## What needs to be done
Print exactly those lines that run from the beginning of the data to the line bearing "wire [16:0] booth_c;", inclusive.
►
==> inputs of raven <==
==> flow/design.v <==
module mul(
    input         mul_clk,
    input         resetn,
    input         mul_signed,
    input  [31:0] x,
    input  [31:0] y,
    input         de_to_ex_valid,
    input         ex_allowin,
    output [63:0] result
);
    wire [16:0] booth_c;                              
    wire [63:0] booth_part_prod [16:0];               
    wire [16:0] part_prod [63:0];                     
    wire [63:0] x_mul = {{32{x[31]&mul_signed}}, x}; 
    wire [33:0] y_mul = {{ 2{y[31]&mul_signed}}, y};
    genvar j;
    generate
    for(j = 0; j < 17; j = j + 1) begin : booth
        if(j == 0) begin
          booth_2b booth_0(
                            .Y({y_mul[1:0], 1'b0}), 
                            .X(x_mul             ),
                            .P(booth_part_prod[0]), 
                            .C(booth_c[0]        )
                          );
        end else begin
          booth_2b booth(
                            .Y(y_mul[2*j+1:2*j-1]), 
                            .X(x_mul<<(2*j)      ), 
                            .P(booth_part_prod[j]), 
                            .C(booth_c[j]        )
                        );
        end
    end
    endgenerate
    genvar k;
    generate
    for(k = 0; k < 64; k = k + 1)
        begin: switch
            assign part_prod[k] = {
                                        booth_part_prod[16][k],
                                        booth_part_prod[15][k], 
                                        booth_part_prod[14][k], 
                                        booth_part_prod[13][k], 
                                        booth_part_prod[12][k], 
                                        booth_part_prod[11][k], 
                                        booth_part_prod[10][k], 
                                        booth_part_prod[ 9][k], 
                                        booth_part_prod[ 8][k], 
                                        booth_part_prod[ 7][k], 
                                        booth_part_prod[ 6][k], 
                                        booth_part_prod[ 5][k], 
                                        booth_part_prod[ 4][k], 
                                        booth_part_prod[ 3][k], 
                                        booth_part_prod[ 2][k], 
                                        booth_part_prod[ 1][k], 
                                        booth_part_prod[ 0][k]
                                  };
        end
    endgenerate
    reg  [16:0] booth_c_r;               
    reg  [16:0] part_prod_r[63:0];       
    wire [13:0] c[63:0];                 
    wire [63:0] add_src1, add_src2;      
    always @(posedge mul_clk)
    begin
        if(de_to_ex_valid & ex_allowin) begin
                booth_c_r <= booth_c;
        end
    end
    genvar m;
    generate
        for(m = 0; m < 64; m = m + 1) begin : part_prod_trans
            always @(posedge mul_clk)
            begin
                if(de_to_ex_valid & ex_allowin) begin
                    part_prod_r[m] <= part_prod[m];
                end
            end
        end
    endgenerate
    assign c[0] = booth_c_r[13:0];
    assign add_src2[0] = booth_c_r[14];
    genvar i;
    generate
    for(i = 0; i < 64; i = i + 1) 
    begin: wallace
        if(i < 63) begin
            wallace_16 wallace(
                                    .cin    (c[i]          ), 
                                    .data_in(part_prod_r[i]), 
                                    .cout   (c[i+1]        ), 
                                    .C      (add_src2[i+1] ), 
                                    .S      (add_src1[i]   )
                               );
        end else begin
            wallace_16 wallace_63(
                                    .cin    (c[63]          ),
                                    .data_in(part_prod_r[63]), 
                                    .S      (add_src1[63]   )
                                 );
        end
    end
    endgenerate
    assign result = add_src1 + add_src2 + booth_c_r[15] + booth_c_r[16];
endmodule
module booth_2b(
    input [2:0] Y,
    input [63:0] X,
    output [63:0] P,
    output C
);
    assign P = Y==3'b001 ? X      :
               Y==3'b010 ? X      :
               Y==3'b011 ? X<<1   :
               Y==3'b100 ? ~(X<<1):
               Y==3'b101 ? ~X     :
               Y==3'b110 ? ~X     :
                           68'd0;
    assign C = Y==3'b100 || Y==3'b101 || Y==3'b110;
endmodule
module wallace_16(
    input  [13:0] cin,
    input  [16:0] data_in,
    output [13:0] cout,
    output        C,
    output        S
);
    wire B1_2, A1_2, C1_3, B1_3, A1_3, A2_0, C2_1, B2_1, A2_1, B3_1, A3_1, A4_0, B4_0, A5_0;
    function [1:0] Add_1;
        input A, B, CIN;
        begin
          Add_1 = A + B + CIN;
        end
    endfunction
    assign {cout[ 0], B1_2} = Add_1(data_in[ 4], data_in[ 3], data_in[ 2]),
           {cout[ 1], A1_2} = Add_1(data_in[ 7], data_in[ 6], data_in[ 5]),
           {cout[ 2], C1_3} = Add_1(data_in[10], data_in[ 9], data_in[ 8]),
           {cout[ 3], B1_3} = Add_1(data_in[13], data_in[12], data_in[11]),
           {cout[ 4], A1_3} = Add_1(data_in[16], data_in[15], data_in[14]),
           {cout[ 5], A2_0} = Add_1(    cin[ 2],     cin[ 1],     cin[ 0]),
           {cout[ 6], C2_1} = Add_1(data_in[ 0],     cin[ 4],     cin[ 3]),
           {cout[ 7], B2_1} = Add_1(       A1_2,        B1_2, data_in[ 1]),
           {cout[ 8], A2_1} = Add_1(       A1_3,        B1_3,        C1_3),
           {cout[ 9], B3_1} = Add_1(       A2_0,     cin[ 6],     cin[ 5]),
           {cout[10], A3_1} = Add_1(       A2_1,        B2_1,        C2_1),
           {cout[11], B4_0} = Add_1(    cin[ 9],     cin[ 8],     cin[ 7]),
           {cout[12], A4_0} = Add_1(       A3_1,        B3_1,     cin[10]),
           {cout[13], A5_0} = Add_1(       A4_0,        B4_0,     cin[11]),
           {C       , S   } = Add_1(       A5_0,     cin[13],     cin[12]);
endmodule
==> flow/run.sh <==
#!/bin/bash
# the make line also repeats each setting of config.mk as NAME=value (left out here)
make -C /OpenROAD-flow-scripts/flow DESIGN_CONFIG=/design/flow/config.mk WORK_HOME=/design/flow/orfs CLKGATE_MAP_FILE= finish
==> flow/config.mk <==
export PLATFORM = sky130hd
export DESIGN_NAME = mul
export DESIGN_NICKNAME = mul
export VERILOG_FILES = /design/flow/design.v
export SDC_FILE = /design/flow/constraint.sdc
export NUM_CORES = 4
export LEC_CHECK = 0
export CAP_MARGIN = 20
export CORE_MARGIN = 7
export CORE_UTILIZATION = 40
export CTS_CLUSTER_DIAMETER = 202
export GPL_ROUTABILITY_DRIVEN = 0
export GPL_TIMING_DRIVEN = 0
export PLACE_DENSITY_LB_ADDON = 0.18
export SLEW_MARGIN = 20
==> flow/constraint.sdc <==
create_clock -name core_clock -period 15.7 [get_ports {mul_clk}]
set_input_delay 3.1400 -clock core_clock [delete_from_list [all_inputs] [get_ports {mul_clk}]]
set_output_delay 3.1400 -clock core_clock [all_outputs]
set_load 0.01 [all_outputs]
==> inputs of yarrow, as changes to raven <==
==> flow/config.mk (replaced) <==
export PLATFORM = sky130hd
export DESIGN_NAME = mul
export DESIGN_NICKNAME = mul
export VERILOG_FILES = /design/flow/design.v
export SDC_FILE = /design/flow/constraint.sdc
export NUM_CORES = 4
export LEC_CHECK = 0
export ABC_AREA = 1
export CAP_MARGIN = 30
export CELL_PAD_IN_SITES_DETAIL_PLACEMENT = 1
export CELL_PAD_IN_SITES_GLOBAL_PLACEMENT = 3
export CORE_ASPECT_RATIO = 1.27
export CORE_MARGIN = 6
export CORE_UTILIZATION = 66
export CTS_CLUSTER_SIZE = 59
export GPL_ROUTABILITY_DRIVEN = 1
export GPL_TIMING_DRIVEN = 0
export HOLD_SLACK_MARGIN = 0.25
export MAX_ROUTING_LAYER = met4
export MIN_ROUTING_LAYER = met2
export PLACE_DENSITY_LB_ADDON = 0.04
export SETUP_SLACK_MARGIN = 1.23
export SLEW_MARGIN = 5
export TNS_END_PERCENT = 5
==> flow/constraint.sdc (replaced) <==
create_clock -name core_clock -period 7.25 [get_ports {mul_clk}]
set_input_delay 1.4500 -clock core_clock [delete_from_list [all_inputs] [get_ports {mul_clk}]]
set_output_delay 1.4500 -clock core_clock [all_outputs]
set_load 0.01 [all_outputs]
==> inputs of violet, as changes to raven <==
==> flow/config.mk (replaced) <==
export PLATFORM = sky130hd
export DESIGN_NAME = mul
export DESIGN_NICKNAME = mul
export VERILOG_FILES = /design/flow/design.v
export SDC_FILE = /design/flow/constraint.sdc
export NUM_CORES = 4
export LEC_CHECK = 0
export CAP_MARGIN = 20
export CORE_MARGIN = 2
export CORE_UTILIZATION = 72
export HOLD_SLACK_MARGIN = -0.09
export MAX_ROUTING_LAYER = met4
export PLACE_DENSITY_LB_ADDON = 0.01
export SETUP_SLACK_MARGIN = 2.02
export SLEW_MARGIN = 20
export TNS_END_PERCENT = 40
==> flow/constraint.sdc (replaced) <==
create_clock -name core_clock -period 6.81 [get_ports {mul_clk}]
set_input_delay 1.3620 -clock core_clock [delete_from_list [all_inputs] [get_ports {mul_clk}]]
set_output_delay 1.3620 -clock core_clock [all_outputs]
set_load 0.01 [all_outputs]
==> inputs of amber, as changes to raven <==
==> flow/config.mk (replaced) <==
export PLATFORM = sky130hd
export DESIGN_NAME = mul
export DESIGN_NICKNAME = mul
export VERILOG_FILES = /design/flow/design.v
export SDC_FILE = /design/flow/constraint.sdc
export NUM_CORES = 4
export LEC_CHECK = 0
export CAP_MARGIN = 20
export CORE_MARGIN = 2
export CORE_UTILIZATION = 68
export MAX_ROUTING_LAYER = met4
export SETUP_SLACK_MARGIN = 0.12
export SLEW_MARGIN = 20
==> flow/constraint.sdc (replaced) <==
create_clock -name core_clock -period 8.27 [get_ports {mul_clk}]
set_input_delay 1.6540 -clock core_clock [delete_from_list [all_inputs] [get_ports {mul_clk}]]
set_output_delay 1.6540 -clock core_clock [all_outputs]
set_load 0.01 [all_outputs]
==> qor summary <==
quantity                                                                         amber                                               yarrow                    raven                    violet
Setup repair after global routing missed its margin                               true                                                    -                    false                      true
Biggest cell category by area in the final layout                  combinational gates                                                    -      combinational gates       combinational gates
Highest-delay cell along the critical path                                        fa_2                                                    -                     fa_1                      fa_2
Smallest setup slack after layout                                              -939 ps                                                    -                  1930 ps                  -2230 ps
Post-Synthesis Mean Instance Area                                             11.1 um2                                             9.82 um2                 11.1 um2                  11.1 um2
Root Driver                                                                  clkbuf_16                                                    -                clkbuf_16                 clkbuf_16
Most popular library cell in the synthesized design by count                      fa_1                                                inv_1                     fa_1                      fa_1
Met1 capacity usage during global routing                                        0.584                                                    -                    0.404                     0.629
Total via count after detailed routing                                           41.5k                                                    -                    43.5k                     42.9k
Post-Synth Adder-Cell Area                                                       0.310                                                0.316                    0.310                     0.310
Outcome                                                       finished with violations                               stopped before the end  complete, no violations  finished with violations
Stage where the flow stopped                                                         -  global placement without I/O (3_1_place_gp_skip_io)                        -                         -
Violated checks                                                           setup timing                                                    -                        -              setup timing
Violation count after the first detailed-routing iteration                        5204                                                    -                     7449                      7266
◄
## Task answer
==> inputs of raven <==
==> flow/design.v <==
module mul(
    input         mul_clk,
    input         resetn,
    input         mul_signed,
    input  [31:0] x,
    input  [31:0] y,
    input         de_to_ex_valid,
    input         ex_allowin,
    output [63:0] result
);
    wire [16:0] booth_c;                              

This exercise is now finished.